For the third time in less than a month, the Labor Party has called for the end of coal-fired power in Australia – this time in a report from a Greens-chaired Senate committee: ‘Resilience of Electricity Infrastructure in a Warming World’.
It’s not surprising that the extreme Greens want to destroy resources jobs, but for Labor to do the same is a betrayal of Central and North Queensland workers.
What’s more, Labor has absolutely no plan to ensure Australia has affordable and reliable baseload power.
In the last sittings of Parliament, the Labor Party sided with the Greens in the Senate saying the coal industry has no future in Australia.
And then a week later, Labor backed a report calling for the retirement of all coal-fired power stations.
In this latest report, Labor has again called for the closure of coal-fired power stations. Labor says it wants ‘a framework to provide for the orderly exit of aging generators’ but it has no plan to replace them. And that means higher power prices, fewer options for baseload power, and jobs lost in the coal mining industry.
Just last week, the Labor Leader was in Central Queensland on a so-called listening tour. I doubt any of the people he met put their hands up to say they wanted Labor to destroy their jobs.
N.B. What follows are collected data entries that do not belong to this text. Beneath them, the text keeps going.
<file path="src/rtl/muldiv_unit.sv">
// muldiv_unit: iterative RV32M multiply/divide unit for the execute stage.
// Signed operands are reduced to magnitudes at capture, an unsigned
// shift-add multiplier or restoring divider runs for 32 iterations, and
// the sign is restored when the last iteration is written back.
// Divide-by-zero and signed overflow complete in one cycle.
// Optional feature macro: MULDIV_FAST_MUL_EN (single-cycle 33x33 signed
// multiplier for MUL/MULH/MULHSU/MULHU; division stays iterative).
module muldiv_unit #(
   parameter int XLEN = 32
) (
   input  logic            clk,
   input  logic            rst,
   input  logic            start,
   input  logic [2:0]      funct3,
   input  logic [XLEN-1:0] operand_a,
   input  logic [XLEN-1:0] operand_b,
   input  logic [4:0]      rd_in,
   input  logic            flush,
   output logic            busy,
   output logic            done,
   output logic [XLEN-1:0] result,
   output logic [4:0]      rd_out
);

   typedef enum logic [1:0] {
      ST_IDLE = 2'd0,
      ST_CALC = 2'd1,
      ST_DONE = 2'd2
   } state_t;

   localparam logic [XLEN-1:0] ALL_ONES  = {XLEN{1'b1}};
   localparam logic [XLEN-1:0] ALL_ZERO  = {XLEN{1'b0}};
   localparam logic [XLEN-1:0] INT_MIN   = {1'b1, {(XLEN-1){1'b0}}};
   localparam logic [5:0]      LAST_ITER = 6'd31;

   state_t              state_r, state_nxt_s;
   logic [5:0]          cnt_r;
   logic [2:0]          op_r;
   logic [4:0]          rd_r;
   logic [XLEN-1:0]     a_mag_r, b_mag_r;
   logic                neg_r;
   logic [2*XLEN-1:0]   acc_r;
   logic [XLEN-1:0]     result_r;
   logic [4:0]          rd_out_r;
   logic                done_r, busy_r;

   logic                a_signed_s, b_signed_s, sign_a_s, sign_b_s, neg_s;
   logic [XLEN-1:0]     a_mag_s, b_mag_s, special_res_s;
   logic                div_zero_s, ovf_s, special_s, fast_s;
   logic [XLEN-1:0]     fast_res_s;
   logic [XLEN:0]       mul_sum_s, div_shift_s, div_diff_s;
   logic [2*XLEN-1:0]   iter_nxt_s, fixed_prod_s;
   logic [XLEN-1:0]     div_pick_s, final_res_s;

   assign busy   = busy_r;
   assign done   = done_r;
   assign result = result_r;
   assign rd_out = rd_out_r;

   // Decode operand signedness, magnitudes, result sign and special cases at capture
   always_comb begin
      a_signed_s = 1'b0;
      b_signed_s = 1'b0;
      case (funct3)
         3'b001:  begin a_signed_s = 1'b1; b_signed_s = 1'b1; end
         3'b010:  begin a_signed_s = 1'b1; b_signed_s = 1'b0; end
         3'b100:  begin a_signed_s = 1'b1; b_signed_s = 1'b1; end
         3'b110:  begin a_signed_s = 1'b1; b_signed_s = 1'b1; end
         default: begin a_signed_s = 1'b0; b_signed_s = 1'b0; end
      endcase
      sign_a_s = a_signed_s & operand_a[XLEN-1];
      sign_b_s = b_signed_s & operand_b[XLEN-1];
      if (sign_a_s) a_mag_s = -operand_a;
      else          a_mag_s = operand_a;
      if (sign_b_s) b_mag_s = -operand_b;
      else          b_mag_s = operand_b;
      // REM takes the dividend's sign; every other signed op uses the XOR
      if (funct3 == 3'b110) neg_s = sign_a_s;
      else                  neg_s = sign_a_s ^ sign_b_s;
      div_zero_s = funct3[2] & (operand_b == ALL_ZERO);
      ovf_s      = funct3[2] & ~funct3[0] & (operand_a == INT_MIN) & (operand_b == ALL_ONES);
      special_s  = div_zero_s | ovf_s;
      if (div_zero_s)  special_res_s = funct3[1] ? operand_a : ALL_ONES;
      else if (ovf_s)  special_res_s = funct3[1] ? ALL_ZERO : INT_MIN;
      else             special_res_s = ALL_ZERO;
   end

`ifdef MULDIV_FAST_MUL_EN
   logic signed [2*XLEN+1:0] fast_prod_s;

   // Single-cycle 33x33 signed product; the extra bit carries each operand's signedness
   always_comb begin
      fast_prod_s = $signed({a_signed_s & operand_a[XLEN-1], operand_a}) *
                    $signed({b_signed_s & operand_b[XLEN-1], operand_b});
      if (funct3[1:0] == 2'b00) fast_res_s = fast_prod_s[XLEN-1:0];
      else                      fast_res_s = fast_prod_s[2*XLEN-1:XLEN];
   end
   assign fast_s = ~funct3[2];
`else
   assign fast_s     = 1'b0;
   assign fast_res_s = ALL_ZERO;
`endif

   // One shift-add or restoring-divide step, plus the sign-corrected final result
   always_comb begin
      mul_sum_s   = {1'b0, acc_r[2*XLEN-1:XLEN]} + {1'b0, (acc_r[0] ? a_mag_r : ALL_ZERO)};
      div_shift_s = acc_r[2*XLEN-1:XLEN-1];
      div_diff_s  = div_shift_s - {1'b0, b_mag_r};
      if (op_r[2]) begin
         // Borrow out of the trial subtraction means the divisor did not fit
         if (div_diff_s[XLEN]) iter_nxt_s = {div_shift_s[XLEN-1:0], acc_r[XLEN-2:0], 1'b0};
         else                  iter_nxt_s = {div_diff_s[XLEN-1:0], acc_r[XLEN-2:0], 1'b1};
      end else begin
         iter_nxt_s = {mul_sum_s, acc_r[XLEN-1:1]};
      end
      if (neg_r) fixed_prod_s = -iter_nxt_s;
      else       fixed_prod_s = iter_nxt_s;
      if (op_r[1]) div_pick_s = iter_nxt_s[2*XLEN-1:XLEN];
      else         div_pick_s = iter_nxt_s[XLEN-1:0];
      if (op_r[2]) begin
         if (neg_r) final_res_s = -div_pick_s;
         else       final_res_s = div_pick_s;
      end else if (op_r[1:0] == 2'b00) begin
         final_res_s = fixed_prod_s[XLEN-1:0];
      end else begin
         final_res_s = fixed_prod_s[2*XLEN-1:XLEN];
      end
   end

   // Next-state logic: flush beats start, single-step ops skip CALC
   always_comb begin
      state_nxt_s = state_r;
      case (state_r)
         ST_IDLE: begin
            if (start && !flush) state_nxt_s = (special_s || fast_s) ? ST_DONE : ST_CALC;
            else                 state_nxt_s = ST_IDLE;
         end
         ST_CALC: begin
            if (flush)                   state_nxt_s = ST_IDLE;
            else if (cnt_r == LAST_ITER) state_nxt_s = ST_DONE;
            else                         state_nxt_s = ST_CALC;
         end
         ST_DONE: state_nxt_s = ST_IDLE;
         default: state_nxt_s = ST_IDLE;
      endcase
   end

   // State register with registered busy/done decoded from the next state
   always_ff @(posedge clk) begin
      if (rst) begin
         state_r <= ST_IDLE;
         done_r  <= 1'b0;
         busy_r  <= 1'b0;
      end else begin
         state_r <= state_nxt_s;
         done_r  <= (state_nxt_s == ST_DONE);
         busy_r  <= (state_nxt_s != ST_IDLE);
      end
   end

   // Operand capture, iteration datapath and write-back registers
   always_ff @(posedge clk) begin
      if (rst) begin
         cnt_r    <= 6'd0;
         op_r     <= 3'd0;
         rd_r     <= 5'd0;
         a_mag_r  <= ALL_ZERO;
         b_mag_r  <= ALL_ZERO;
         neg_r    <= 1'b0;
         acc_r    <= {2*XLEN{1'b0}};
         result_r <= ALL_ZERO;
         rd_out_r <= 5'd0;
      end else begin
         case (state_r)
            ST_IDLE: begin
               if (start && !flush) begin
                  op_r    <= funct3;
                  rd_r    <= rd_in;
                  a_mag_r <= a_mag_s;
                  b_mag_r <= b_mag_s;
                  neg_r   <= neg_s;
                  cnt_r   <= 6'd0;
                  if (special_s) begin
                     result_r <= special_res_s;
                     rd_out_r <= rd_in;
                  end else if (fast_s) begin
                     result_r <= fast_res_s;
                     rd_out_r <= rd_in;
                  end else if (funct3[2]) begin
                     acc_r <= {ALL_ZERO, a_mag_s};
                  end else begin
                     acc_r <= {ALL_ZERO, b_mag_s};
                  end
               end
            end
            ST_CALC: begin
               if (!flush) begin
                  acc_r <= iter_nxt_s;
                  cnt_r <= cnt_r + 6'd1;
                  if (cnt_r == LAST_ITER) begin
                     result_r <= final_res_s;
                     rd_out_r <= rd_r;
                  end
               end
            end
            default: begin
            end
         endcase
      end
   end

endmodule
</file>
<file path="config.mk">
export PLATFORM = sky130hd
export DESIGN_NAME = muldiv_unit
export DESIGN_NICKNAME = d
export VERILOG_FILES = /design/src/rtl/muldiv_unit.sv
export SDC_FILE = /design/constraint.sdc
export NUM_CORES = 1
export LEC_CHECK = 0
export CORE_MARGIN = 8
export CORE_UTILIZATION = 30
export DETAILED_ROUTE_END_ITERATION = 6
export GPL_TIMING_DRIVEN = 0
export PLACE_DENSITY_LB_ADDON = 0.2
export SYNTH_ARGS = -nofsm -noshare
export SYNTH_HDL_FRONTEND = slang
export SYNTH_SLANG_ARGS = --single-unit
</file>
<file path="constraint.sdc">
create_clock -name clk -period 6.51 [get_ports clk]
set_input_delay 0.651 -clock clk [delete_from_list [all_inputs] [get_ports clk]]
set_output_delay 0.651 -clock clk [all_outputs]
set_load 0.05 [all_outputs]
</file>
==> results of run 1 <==
critical path, delay by kind of cell (launching register included):
family	cells	cell delay (ns)
muxes	1	0.36
DFF	1	0.53
AOI/OAI and AO/OA	7	2.42
buffers and inverters	4	1.25
and+or+nand+nor	5	1.66
adders and majority gates	1	0.30
routing by layer:
layer	global-route usage, %	up-vias	share of wire [%]
met5	0	-	0.016
met4	15.2	2	5.2
met3	8.40	261	10
met2	51.2	1418	42
met1	46.4	11400	43
li1	-	10200	-
worst max path at each step:
stage / start / endpoint / depth (start not counted)
3_3_place_gp: op_r[2] / result[6] / 22
3_5_place_dp: op_r[2] / result[6] / 23
6_report: acc_r[58] / result[23] / 18
4_1_cts: acc_r[0] / result[31] / 18
5_1_grt: acc_r[58] / result[23] / 18
2_1_floorplan: op_r[2] / result[26] / 23
power by group:
| part | internal, mW | switching [mW] | leakage (nW) |
|---|---|---|---|
| Combinational | 0.429 | 1.10 | 5.71 |
| Sequential | 1.18 | 0.0675 | 1.50 |
| Clock | 0.521 | 0.620 | 0.294 |
| Total | 2.13 | 1.79 | 7.51 |
what timing repair did:
action                                  4_1_cts  5_1_grt
gates resized for setup                      34       26
cloned                                        0        0
endpoints found under the setup margin       29       22
buffers inserted                              5        6
pin swaps                                     5        5
layout by cell type, fill, tap and decap left out, types with 23 or more instances in the layout:
cell type        Yosys  routed
a211oi_1           113     113
a21o_1              31      31
a21oi_1            197     194
a22oi_1             32      32
a31oi_1             41      41
and2_1              52      52
clkbuf_1           154     149
clkdlybuf4s50_1      0     110
dfxtp_1            184     181
ha_1                70      69
inv_1               69      68
mux2i_1             54      52
nand2_1            269     269
nand2b_1            23      23
nand3_1             64      63
nand4_1             48      48
nor2_1             336     335
nor3_1              91      90
o211ai_1            57      57
o21a_1              25      25
o21ai_0            199     195
o31ai_1             30      29
or3_1               25      23
xnor2_1             84      84
xor2_1              75      75
stage by stage:
stage / hold slack (ns) / setup TNS, ns / util, %
6_report: 0.457 / -0.0703 / 35.2
5_1_grt: 0.475 / 0 / 35.2
4_1_cts: 0.458 / 0 / 35.0
3_5_place_dp: 0.446 / -48.48 / 33.8
3_3_place_gp: 0.444 / -53.10 / 33.7
2_1_floorplan: 0.432 / 0 / -
state kept, by name, summed over array words and instances (netlist names):
name	flops
acc_r	64
a_mag_r	32
b_mag_r	32
result	32
cnt_r	6
rd_out	5
rd_r	5
op_r	3
state_r	2
busy	1
done	1
neg_r	1
cell type report:
type	instances	area [µm²]
Fill cell	6772	39900
Multi-Input combinational cell	2239	14100
Sequential cell	184	3690
Timing Repair Buffer	125	1210
Tap cell	837	1050
Buffer	190	786
Clock buffer	17	425
Inverter	70	267
Clock inverter	15	175
Antenna cell	1	2.50
kinds of logic after synthesis:
group,Yosys count,share of synthesized area [%]
compound gates,914,32.6
flops,184,19.8
fa+ha+maj,72,4.91
buf+inv,263,5.50
mux,66,3.69
xor+xnor,159,7.47
simple gates,1028,26.0
==> flow_summary_export.csv, run 1 <==
group,metric,value,unit
status,outcome,"finished, violations left",
status,violations,"design-rule violations, negative setup slack",
yosys,syn_nets,2834,
floorplan,die_w,265,µm
min_path,holdPathStages,2,
finish,nets,2975,
clock_network,clk_pin_slew_worst_paths,0.09,ns
clock_network,cts_htree_levels,4,
yosys,ys_top_cells_by_area,"dfxtp_1 (20%), nor2_1 (6.8%), nand2_1 (5.4%), o21ai_0 (5.3%), a21oi_1 (5.3%)",
global_routing,grt_max_degree,21,
sta,maxSlewHeadroom,9.73,%
routing,drtIter0Drc,3273,
setup_path,rrSetupSlack,-0.07,ns
routing,viasPerCell,6.35,
global_routing,antenna_found_initial,2,
finish,area_growth,16.4,%
setup_path,worst_setup_path_start_kind,"flip-flop",
setup_path,crit_path_cell_trace,"ha_1 > clkbuf_1 > and4_1 > and4_1 > a31oi_1 > o21ai_0 > o21ai_1 > buf_4 > buf_6 > clkbuf_1 > a41oi_1 > o21ai_0 > o2111ai_1 > nor3b_1 > nand3_1 > mux2_2 > nor3_1 > o22a_1",
yosys,synth-edff-count,0,
finish,drive_above_1_share,5.35,%
placed_design,dp_cells,3637,
routing,dr.pass1.iters,7,
min_path,hold_end,"a_mag_r[0]",
sta,clock_skew,0.0271,ns
floorplan,core-area,61600,µm²
clock_network,ctsRootBufferMaster,"clkbuf_16",
power,leakagePower,7.51,nW
setup_path,critPathRequiredTime,6.96,ns
min_path,hp-class,"flip-flop to flip-flop",
sta,worstMarginPinSlew,1.32,ns
sta,fmax,152,MHz
placed_design,numPortBuffers,110,
routing,routedWlPerCell,34.2,µm
sta,setup_viol_count_final,1,
setup_path,slowest_delay,0.79,ns
floorplan,core.rowCount,91,
sta,finalCriticalPeriod,6.58,ns
setup_path,path_class,"flip-flop to flip-flop",
yosys,yosys.area.top_type,"dfxtp_1",
floorplan,die_y,265,µm
clock_network,clock_latency,0.53,ns
setup_path,worst_path_max_delay_cell,"nor3b_1",
clock_network,cts.path.max_buffers,2,
min_path,worstHoldStart,"a_mag_r[0]",
clock_network,cts_buffers,17,
floorplan,die-area,70300,µm²
sta,setup_slack,-0.0703,ns
yosys,netlist_area,18600,µm²
setup_path,path_max_fanout,10,
yosys,netlist.area_leader.share,19.8,%
routing,detail-route-antenna-nets,0,
setup_path,regToRegStartpoint,"acc_r[58]",
yosys,syn_inst,2686,
placed_design,gp_congestion,1.02,
power,ir_drop,0.212,mV
sta,finalMaxSlewViolations,0,
sta,fin_crit_sh,101,%
routing,drc,8,
setup_path,worstSetupEndpointType,"flip-flop",
yosys,ys_types,94,
sta,hold_viol,0,
placed_design,placed_area,20800,µm²
routing,totalWireLength,126,mm
clock_network,cts_hold_buf,0,
power,power.total,3.92,mW
global_routing,grt_pass1_wl,171,mm
run,cap_violations,0,
sta,rsz0062_at_grt,"no",
clock_network,cts_tree,"done",
placed_design,hpwl,104,mm
yosys,async_flop_share,0,%
setup_path,r2r-end,"result[23]",
yosys,yosysMostFrequentCell,"nor2_1",
global_routing,grt_pass1_vias,21200,
yosys,syn-mean-instance-area,6.94,µm²
yosys,synthTopCellsByCount,"nor2_1 (336), nand2_1 (269), o21ai_0 (199)",
setup_path,reg2regPathDepth,18,
yosys,ys.warnings.count,0,
global_routing,grt-ovfl-total,0,
power,power_density,181,nW/µm²
floorplan,num_io_pins,115,
clock_network,cts.sinks,184,
placed_design,place_ws,-3.43,ns
yosys,ys_ff_latch,184,
setup_path,cp.arrival,7.03,ns
yosys,ys_seq_area_share,19.8,%
finish,final_cells,3678,
floorplan,start_util,30.3,%
routing,via_count,23300,
finish,postLayoutCellArea,21700,µm²
yosys,synthFlopType,"dfxtp_1",
global_routing,track_usage,34.3,%
No activity file was read; power rests on OpenSTA's default activity.
==> run 2: changes to the inputs <==
- TNS_END_PERCENT: not set -> 1
==> run 2 against run 1 <==
- the flow now finishes without violations
- die area did not move
- critical path depth increased by 2
- fmax increased by 1.2%
- clock-buffer cell count did not move
- clock skew increased by 0.0010 ns
==> flow_summary_export.csv, run 2 (synthesis gave the netlist of run 1 again) <==
group,metric,value,unit
finish,largest_register_ffs,64,
sta,fin_crit_sh,99.9,%
clock_network,clk_pin_slew_worst_paths,0.09,ns
clock_network,cts_tree,"done",
floorplan,die_y,265,µm
routing,met2_length,52.8,mm
setup_path,cp.arrival,6.93,ns
setup_path,slowest_delay,0.46,ns
clock_network,ctsRootBufferMaster,"clkbuf_16",
finish,layout_common_cells,"nor2_1 (335), nand2_1 (269), o21ai_0 (195)",
routing,routedWlPerCell,34.3,µm
power,p_seq_share,31.8,%
global_routing,antenna_found_initial,2,
sta,holdWs,0.458,ns
power,leakagePower,7.51,nW
finish,top_register,"acc_r",
sta,maxSlewHeadroom,6.19,%
sta,clock_skew,0.0281,ns
clock_network,cts_hold_buf,0,
power,power.total,3.93,mW
global_routing,grt_pass1_wl,171,mm
sta,rsz0062_at_grt,"yes",
routing,totalWireLength,126,mm
routing,via_count,23500,
clock_network,cts_buffers,17,
setup_path,worst_setup_path_start_kind,"flip-flop",
placed_design,numPortBuffers,110,
finish,final_common_cell,"nor2_1",
clock_network,cts.path.max_buffers,2,
routing,top_layer,"met5",
power,p_switching,1.80,mW
floorplan,core.rowCount,91,
setup_path,crit_path_cell_trace,"inv_1 > clkbuf_1 > clkbuf_2 > clkbuf_2 > clkbuf_1 > clkbuf_1 > a21oi_2 > ha_1 > o211ai_1 > or3_4 > nor2_4 > nand3_2 > o21bai_2 > or3_4 > or3_1 > clkbuf_2 > o21ai_1 > xor2_1 > o21ai_0 > o311ai_1",
finish,multiInputGateArea,14100,µm²
power,pwr-share-comb,39.1,%
min_path,hp-class,"flip-flop to flip-flop",
routing,met1_length,53.3,mm
placed_design,gp_congestion,1.02,
floorplan,core-area,61600,µm²
global_routing,track_usage,34.3,%
global_routing,grt_pass1_vias,21200,
clock_network,cts_htree_levels,4,
setup_path,critPathRequiredTime,6.93,ns
routing,dr.pass1.iters,7,
setup_path,worst_path_max_delay_cell,"or3_4",
placed_design,hpwl,104,mm
global_routing,grt_max_degree,21,
global_routing,grt-ovfl-total,0,
run,cap_violations,0,
routing,detail-route-antenna-nets,0,
power,swShare,45.8,%
clock_network,cts.sinks,184,
finish,nets,2975,
sta,setup_viol_count_final,0,
sta,worstMarginPinSlew,1.37,ns
finish,area_growth,16.3,%
clock_network,clock_latency,0.53,ns
power,ir_drop,0.214,mV
floorplan,start_util,30.3,%
finish,drive_above_1_share,5.32,%
sta,finalCriticalPeriod,6.50,ns
floorplan,num_io_pins,115,
setup_path,worstSetupEndpointType,"flip-flop",
routing,viasPerCell,6.39,
sta,finalMaxSlewViolations,0,
routing,dr_wl_met3,13.5,mm
power,intPower,2.13,mW
finish,regArea,3690,µm²
power,power_density,181,nW/µm²
sta,fin_setup_tns,0,ns
status,outcome,"complete, no violations",
floorplan,die_w,265,µm
power,clkPwrFrac,29.2,%
floorplan,die-area,70300,µm²
sta,hold_viol,0,
sta,fmax,154,MHz
setup_path,path_class,"flip-flop to flip-flop",
finish,fill_cells,6770,
setup_path,path_max_fanout,10,
routing,drc,0,
routing,drtIter0Drc,3190,
run 2: layout make-up:
class / count / share of cell area (%)
diodes: 1 / 0.0115
plain buffers: 191 / 3.65
clock buffers: 17 / 1.96
clock inverters: 15 / 0.808
inverters: 70 / 1.23
multi-input cells: 2239 / 64.9
flip-flops and latches: 184 / 17.0
well taps: 837 / 4.83
repair buffers: 124 / 5.56
run 2: what timing repair did:
action,4_1_cts,5_1_grt
endpoints found under the hold margin,0,0
setup endpoints to repair,29,22
pin swaps,5,5
gates resized for setup,34,25
buffers inserted,5,5
run 2: routing by layer:
metal / vias up / global-route usage, %
met5: - / 0
met4: 2 / 15.2
met3: 253 / 8.40
met2: 1452 / 51.2
met1: 11600 / 46.4
li1: 10200 / -
run 2: final timing paths:
check	to	startpoint	slack, ns	depth (start not counted)
setup / recovery	result[28]	op_r[2]	0.009	20
hold / removal	a_mag_r[0]	a_mag_r[0]	0.46	2
setup reg to reg	result[28]	op_r[2]	0.009	20
hold reg to reg	a_mag_r[0]	a_mag_r[0]	0.46	2
run 2: worst max-delay path, delay by kind of cell (launching register included):
kind                     cells  cell delay, ns
AO/OA/AOI/OAI                6            1.30
XOR/XNOR                     1            0.29
adder cells (fa/ha/maj)      1            0.20
buffers and inverters        7            2.41
flip-flops                   1            0.41
AND/OR/NAND/NOR              5            1.74
run 2: metrics by stage:
| stage | setup WS [ns] | cells | utilization, % | cell area [µm²] |
|---|---|---|---|---|
| floorplan | 0.731 | 2686 | - | 18600 |
| global placement | -4.42 | 3633 | 33.7 | 20800 |
| detailed placement | -3.43 | 3637 | 33.8 | 20800 |
| CTS | 0.0324 | 3673 | 35.0 | 21500 |
| global route | -0.0883 | 3677 | 35.2 | 21700 |
| finish | 0.00855 | 3678 | 35.2 | 21700 |
run 2: power groups by stage:
stage	clock network [mW]	logic [mW]	registers (mW)
6_report	1.15	1.54	1.25
5_1_grt	1.19	1.58	1.25
4_1_cts	1.14	1.46	1.24
3_5_place_dp	0	1.44	1.27
3_3_place_gp	0	1.45	1.27
2_1_floorplan	0	0.780	1.26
The Labor Party tries to put conditions and qualifications on its words. But it’s pretty straight-forward – either you support the role of coal-fired power in our energy mix, or you chase after the Greens. Bill Shorten can’t have it both ways.
The Government has an all-of-the-above energy policy – including coal, gas and renewables, because we know it’s an energy mix that will keep energy affordable and reliable.
We’re also open to attracting investments for new advanced coal-fired power stations to make the most of our coal resources.
Unlike the Labor Party, we want to keep people in resources jobs and keep the lights on across Australia.